Além dessas questões, há um grande desequilíbrio nos números. E a Índia perde em todos. O PIB indiano é de US$ 3,2 trilhões, 18% do chinês (US$ 17,7 trilhões). A renda per capita está em US$ 2,2 mil contra US$ 12,5 mil (no Brasil é de US$ 7,5 mil). A expectativa de vida é de 70 anos contra 78 anos dos chineses. O desemprego é de 6,0%, contra 4,6% na China. A inflação de 2022 foi de 5,7% na Índia, contra menos de 2% de Pequim. Mas o mais grave é a quantidade de gente abaixo da linha da pobreza (que vive com menos de US$ 2,15 por dia): 10% da população na Índia contra 0,1% na China. É 100 vezes maior. Assim como o acesso a saneamento básico, de 46% na Índia, vergonhosamente similar ao dos brasileiros (49%), muito abaixo dos chineses (70%).
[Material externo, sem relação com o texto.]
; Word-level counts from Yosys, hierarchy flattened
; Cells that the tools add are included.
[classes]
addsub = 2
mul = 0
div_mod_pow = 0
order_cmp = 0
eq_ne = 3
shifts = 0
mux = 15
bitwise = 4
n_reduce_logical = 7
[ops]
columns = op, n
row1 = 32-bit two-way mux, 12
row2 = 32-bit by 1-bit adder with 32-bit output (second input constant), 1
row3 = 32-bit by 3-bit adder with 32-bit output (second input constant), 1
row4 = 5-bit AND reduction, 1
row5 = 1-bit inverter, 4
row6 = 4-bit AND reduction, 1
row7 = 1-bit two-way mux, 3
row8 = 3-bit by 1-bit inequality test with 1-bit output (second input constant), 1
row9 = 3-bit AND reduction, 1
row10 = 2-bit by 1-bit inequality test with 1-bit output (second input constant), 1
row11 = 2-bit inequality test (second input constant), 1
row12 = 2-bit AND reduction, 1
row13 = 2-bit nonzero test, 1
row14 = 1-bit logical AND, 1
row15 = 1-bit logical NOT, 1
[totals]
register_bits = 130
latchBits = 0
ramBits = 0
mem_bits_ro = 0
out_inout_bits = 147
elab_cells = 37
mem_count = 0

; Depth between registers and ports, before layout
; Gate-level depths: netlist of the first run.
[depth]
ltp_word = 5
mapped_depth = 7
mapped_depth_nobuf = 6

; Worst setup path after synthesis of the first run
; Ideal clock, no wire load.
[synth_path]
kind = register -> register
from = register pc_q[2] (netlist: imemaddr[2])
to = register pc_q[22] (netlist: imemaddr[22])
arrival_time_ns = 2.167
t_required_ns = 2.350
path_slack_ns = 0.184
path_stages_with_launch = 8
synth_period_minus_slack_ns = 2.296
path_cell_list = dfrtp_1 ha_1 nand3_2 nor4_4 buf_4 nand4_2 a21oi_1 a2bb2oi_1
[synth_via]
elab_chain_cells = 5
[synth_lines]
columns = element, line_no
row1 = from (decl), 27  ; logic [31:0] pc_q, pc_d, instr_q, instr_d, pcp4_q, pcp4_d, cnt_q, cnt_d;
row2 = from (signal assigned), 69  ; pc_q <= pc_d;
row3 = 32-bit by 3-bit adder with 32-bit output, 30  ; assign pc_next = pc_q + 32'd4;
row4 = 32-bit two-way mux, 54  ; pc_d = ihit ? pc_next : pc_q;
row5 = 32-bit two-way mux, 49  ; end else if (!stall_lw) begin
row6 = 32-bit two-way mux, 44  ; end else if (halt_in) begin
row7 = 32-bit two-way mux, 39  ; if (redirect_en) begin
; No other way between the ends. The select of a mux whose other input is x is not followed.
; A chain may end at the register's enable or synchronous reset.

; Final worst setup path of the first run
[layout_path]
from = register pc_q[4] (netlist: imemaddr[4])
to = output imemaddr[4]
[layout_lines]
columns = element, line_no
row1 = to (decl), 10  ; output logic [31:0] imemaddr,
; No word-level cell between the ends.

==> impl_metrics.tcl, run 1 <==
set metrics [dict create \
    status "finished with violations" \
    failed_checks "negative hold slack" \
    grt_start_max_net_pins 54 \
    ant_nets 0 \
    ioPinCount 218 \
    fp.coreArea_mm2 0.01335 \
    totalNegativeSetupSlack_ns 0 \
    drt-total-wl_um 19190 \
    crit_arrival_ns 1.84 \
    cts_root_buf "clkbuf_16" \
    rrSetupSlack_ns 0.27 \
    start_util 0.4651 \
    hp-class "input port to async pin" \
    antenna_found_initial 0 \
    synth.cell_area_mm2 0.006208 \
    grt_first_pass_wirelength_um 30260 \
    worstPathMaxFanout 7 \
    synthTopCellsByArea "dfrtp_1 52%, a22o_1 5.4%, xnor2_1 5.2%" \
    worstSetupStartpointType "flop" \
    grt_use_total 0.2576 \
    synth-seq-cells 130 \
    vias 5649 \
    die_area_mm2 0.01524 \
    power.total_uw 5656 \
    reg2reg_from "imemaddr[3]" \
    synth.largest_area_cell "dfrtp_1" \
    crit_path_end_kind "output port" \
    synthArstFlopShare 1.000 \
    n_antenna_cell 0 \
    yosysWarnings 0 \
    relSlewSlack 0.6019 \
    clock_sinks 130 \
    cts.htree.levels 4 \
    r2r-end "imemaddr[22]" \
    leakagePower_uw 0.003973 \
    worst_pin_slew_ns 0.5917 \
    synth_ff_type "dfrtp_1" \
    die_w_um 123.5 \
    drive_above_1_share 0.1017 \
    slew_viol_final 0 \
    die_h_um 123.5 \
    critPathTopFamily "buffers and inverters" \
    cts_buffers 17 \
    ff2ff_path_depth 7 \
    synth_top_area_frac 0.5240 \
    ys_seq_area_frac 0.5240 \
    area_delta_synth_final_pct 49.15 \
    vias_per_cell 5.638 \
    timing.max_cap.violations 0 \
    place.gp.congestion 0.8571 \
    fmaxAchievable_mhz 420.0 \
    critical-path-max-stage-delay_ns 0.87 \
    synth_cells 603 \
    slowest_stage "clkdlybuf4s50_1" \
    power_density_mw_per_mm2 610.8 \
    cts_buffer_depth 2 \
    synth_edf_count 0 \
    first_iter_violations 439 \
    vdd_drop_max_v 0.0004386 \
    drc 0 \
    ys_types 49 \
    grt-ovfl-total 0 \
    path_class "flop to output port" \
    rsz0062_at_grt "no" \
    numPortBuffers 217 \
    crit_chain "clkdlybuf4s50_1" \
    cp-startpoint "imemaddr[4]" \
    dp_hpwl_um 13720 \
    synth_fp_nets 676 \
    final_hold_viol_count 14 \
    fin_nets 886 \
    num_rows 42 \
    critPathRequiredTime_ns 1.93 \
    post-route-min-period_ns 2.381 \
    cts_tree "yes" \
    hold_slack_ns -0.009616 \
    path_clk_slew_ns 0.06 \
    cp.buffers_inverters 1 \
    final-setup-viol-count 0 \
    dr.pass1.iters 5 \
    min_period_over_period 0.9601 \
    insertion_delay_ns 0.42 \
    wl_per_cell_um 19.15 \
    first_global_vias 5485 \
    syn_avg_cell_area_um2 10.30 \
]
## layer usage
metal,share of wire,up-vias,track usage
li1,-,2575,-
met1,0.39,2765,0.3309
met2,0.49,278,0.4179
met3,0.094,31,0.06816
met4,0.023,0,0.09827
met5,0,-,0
Os dados são do Banco Mundial.
A despeito dessas diferenças a Índia já faz o jogo econômico, e consequentemente político, global mudar. Um exemplo é a queda do PIB russo. Mesmo com um ano em guerra, após invadir a Ucrânia, o recuo deve ficar muito menor do que o inicialmente projetado e variar de 2% a 4%, dependendo da fonte: FMI (-2,2%), Banco Mundial (-3,5%) e OCDE (-3,9%). Muito? Não tanto, e bem menos que o estrago brasileiro sob Dilma Rousseff (2015-2016), de -6,8%. China e Índia, respectivamente, são o segundo e terceiro maiores importadores de petróleo do planeta. E não aderiram ao boicote patrocinado por Estados Unidos e encampado pela Europa contra Moscou. Por esse motivo, as receitas com petróleo&gás russas cresceram 30% no ano passado sobre 2021, segundo o think tank Economic Expert Group (EEG). Como quinta maior economia global e dona da maior população, a Índia também é o segundo maior consumidor de aço (depois da China) e o terceiro maior consumidor de grãos (depois de China e Europa), para ficar em dois outros exemplos. Isso tudo fará do país cada vez mais um player que desequilibra o jogo para o Leste e não para o Ocidente. Com o NDB, banco do Brics, nas mãos de Dilma Rousseff e a diplomacia sob Lula, o Brasil tem nesse novo quadro uma chance sem igual.